- Task brief: The lines below that include the word "block" are to be reported.

Records from a data source:

◆ ◆ ◆

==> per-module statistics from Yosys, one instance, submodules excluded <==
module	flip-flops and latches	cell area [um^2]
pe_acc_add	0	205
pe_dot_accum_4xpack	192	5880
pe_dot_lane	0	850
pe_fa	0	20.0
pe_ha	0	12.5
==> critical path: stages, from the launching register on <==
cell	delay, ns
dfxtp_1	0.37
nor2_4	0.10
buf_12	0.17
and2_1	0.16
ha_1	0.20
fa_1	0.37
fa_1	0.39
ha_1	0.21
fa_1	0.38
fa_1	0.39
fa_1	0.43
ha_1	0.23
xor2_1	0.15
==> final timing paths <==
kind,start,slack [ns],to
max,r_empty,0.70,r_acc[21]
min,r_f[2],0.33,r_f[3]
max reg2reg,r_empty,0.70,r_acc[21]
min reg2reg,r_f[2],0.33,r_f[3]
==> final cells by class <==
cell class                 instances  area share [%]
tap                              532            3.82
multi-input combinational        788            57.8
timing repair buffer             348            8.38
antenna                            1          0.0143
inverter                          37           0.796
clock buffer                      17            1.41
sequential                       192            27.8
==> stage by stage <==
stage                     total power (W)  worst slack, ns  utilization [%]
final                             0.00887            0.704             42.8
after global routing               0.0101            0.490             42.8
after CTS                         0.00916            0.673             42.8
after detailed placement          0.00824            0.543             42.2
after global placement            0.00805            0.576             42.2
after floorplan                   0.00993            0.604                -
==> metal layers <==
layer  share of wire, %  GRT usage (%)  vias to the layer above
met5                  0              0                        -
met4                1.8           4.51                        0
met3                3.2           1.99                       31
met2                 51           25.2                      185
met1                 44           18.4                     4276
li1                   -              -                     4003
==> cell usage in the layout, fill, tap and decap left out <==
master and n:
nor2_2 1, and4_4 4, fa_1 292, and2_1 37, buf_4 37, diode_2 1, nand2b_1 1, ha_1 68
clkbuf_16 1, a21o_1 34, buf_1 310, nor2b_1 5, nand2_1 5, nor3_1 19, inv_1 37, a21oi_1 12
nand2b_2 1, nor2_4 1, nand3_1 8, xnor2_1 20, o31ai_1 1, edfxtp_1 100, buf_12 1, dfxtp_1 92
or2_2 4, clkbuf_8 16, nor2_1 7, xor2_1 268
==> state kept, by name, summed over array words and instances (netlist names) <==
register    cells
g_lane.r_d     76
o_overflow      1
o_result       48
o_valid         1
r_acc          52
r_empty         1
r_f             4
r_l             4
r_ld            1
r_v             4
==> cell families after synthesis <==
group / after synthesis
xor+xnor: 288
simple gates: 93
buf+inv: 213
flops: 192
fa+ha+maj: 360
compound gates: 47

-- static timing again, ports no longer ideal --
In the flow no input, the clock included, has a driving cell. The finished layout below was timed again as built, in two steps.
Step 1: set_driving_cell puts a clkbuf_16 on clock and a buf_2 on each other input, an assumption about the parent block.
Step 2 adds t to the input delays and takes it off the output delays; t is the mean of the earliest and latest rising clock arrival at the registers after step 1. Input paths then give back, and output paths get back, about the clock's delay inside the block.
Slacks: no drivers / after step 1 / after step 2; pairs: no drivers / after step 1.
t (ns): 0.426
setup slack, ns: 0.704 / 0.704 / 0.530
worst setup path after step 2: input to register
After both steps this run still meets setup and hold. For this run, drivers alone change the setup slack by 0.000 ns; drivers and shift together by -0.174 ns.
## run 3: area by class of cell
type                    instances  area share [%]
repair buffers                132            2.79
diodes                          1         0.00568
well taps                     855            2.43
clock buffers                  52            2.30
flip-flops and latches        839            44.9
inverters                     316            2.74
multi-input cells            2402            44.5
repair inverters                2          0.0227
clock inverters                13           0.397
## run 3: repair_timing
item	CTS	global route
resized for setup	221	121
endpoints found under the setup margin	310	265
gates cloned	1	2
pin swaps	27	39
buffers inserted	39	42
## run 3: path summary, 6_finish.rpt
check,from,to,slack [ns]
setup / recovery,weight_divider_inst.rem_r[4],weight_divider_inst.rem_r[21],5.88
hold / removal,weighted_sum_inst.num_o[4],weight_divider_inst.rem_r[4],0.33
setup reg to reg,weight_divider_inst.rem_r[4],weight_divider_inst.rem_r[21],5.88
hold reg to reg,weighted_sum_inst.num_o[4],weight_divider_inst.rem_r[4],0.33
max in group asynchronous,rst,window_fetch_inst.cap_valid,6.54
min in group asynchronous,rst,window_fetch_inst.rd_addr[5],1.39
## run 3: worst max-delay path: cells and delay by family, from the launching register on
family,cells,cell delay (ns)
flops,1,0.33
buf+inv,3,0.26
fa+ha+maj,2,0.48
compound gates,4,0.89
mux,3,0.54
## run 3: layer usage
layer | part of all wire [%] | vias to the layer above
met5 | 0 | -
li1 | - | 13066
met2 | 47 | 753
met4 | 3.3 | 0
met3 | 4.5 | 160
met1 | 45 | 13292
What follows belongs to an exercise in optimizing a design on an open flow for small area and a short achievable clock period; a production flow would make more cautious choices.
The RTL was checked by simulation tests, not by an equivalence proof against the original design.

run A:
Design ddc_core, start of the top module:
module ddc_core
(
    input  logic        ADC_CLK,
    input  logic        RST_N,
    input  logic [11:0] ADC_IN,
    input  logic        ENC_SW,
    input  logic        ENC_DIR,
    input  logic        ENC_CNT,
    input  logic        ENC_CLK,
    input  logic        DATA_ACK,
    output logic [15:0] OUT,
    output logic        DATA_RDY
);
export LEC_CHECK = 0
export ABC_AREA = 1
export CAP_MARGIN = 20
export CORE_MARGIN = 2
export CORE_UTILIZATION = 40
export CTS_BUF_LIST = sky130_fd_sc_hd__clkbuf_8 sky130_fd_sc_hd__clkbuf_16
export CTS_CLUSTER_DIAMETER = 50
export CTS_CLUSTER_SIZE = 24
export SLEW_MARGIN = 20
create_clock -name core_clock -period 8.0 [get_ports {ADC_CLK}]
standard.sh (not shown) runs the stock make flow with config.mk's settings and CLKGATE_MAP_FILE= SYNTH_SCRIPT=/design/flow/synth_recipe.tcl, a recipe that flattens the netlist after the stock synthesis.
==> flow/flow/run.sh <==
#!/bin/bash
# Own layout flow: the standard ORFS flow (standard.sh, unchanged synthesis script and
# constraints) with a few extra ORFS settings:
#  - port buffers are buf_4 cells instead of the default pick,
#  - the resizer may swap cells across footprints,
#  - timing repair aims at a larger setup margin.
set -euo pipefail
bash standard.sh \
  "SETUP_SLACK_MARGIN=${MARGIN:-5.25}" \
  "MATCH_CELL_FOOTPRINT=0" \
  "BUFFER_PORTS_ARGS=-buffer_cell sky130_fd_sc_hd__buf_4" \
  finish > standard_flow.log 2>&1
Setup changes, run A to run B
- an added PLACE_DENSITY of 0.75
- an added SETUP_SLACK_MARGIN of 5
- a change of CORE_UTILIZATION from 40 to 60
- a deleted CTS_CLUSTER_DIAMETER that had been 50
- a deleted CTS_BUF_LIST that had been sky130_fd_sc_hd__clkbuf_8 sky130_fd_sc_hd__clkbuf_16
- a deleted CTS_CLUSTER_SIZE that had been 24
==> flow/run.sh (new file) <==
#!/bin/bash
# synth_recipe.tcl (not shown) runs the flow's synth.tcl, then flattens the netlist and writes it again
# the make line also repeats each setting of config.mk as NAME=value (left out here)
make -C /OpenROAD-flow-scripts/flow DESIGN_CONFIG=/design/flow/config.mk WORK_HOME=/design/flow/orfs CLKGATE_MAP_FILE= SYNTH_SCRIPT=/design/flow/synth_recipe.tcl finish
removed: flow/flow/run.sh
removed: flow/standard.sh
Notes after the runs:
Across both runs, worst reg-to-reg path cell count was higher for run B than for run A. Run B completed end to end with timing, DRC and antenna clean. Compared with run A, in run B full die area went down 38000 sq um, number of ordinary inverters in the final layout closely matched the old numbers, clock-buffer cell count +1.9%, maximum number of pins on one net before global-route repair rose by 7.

◆ ◆ ◆

- Solution below:
Step 1: set_driving_cell puts a clkbuf_16 on clock and a buf_2 on each other input, an assumption about the parent block.
Step 2 adds t to the input delays and takes it off the output delays; t is the mean of the earliest and latest rising clock arrival at the registers after step 1. Input paths then give back, and output paths get back, about the clock's delay inside the block.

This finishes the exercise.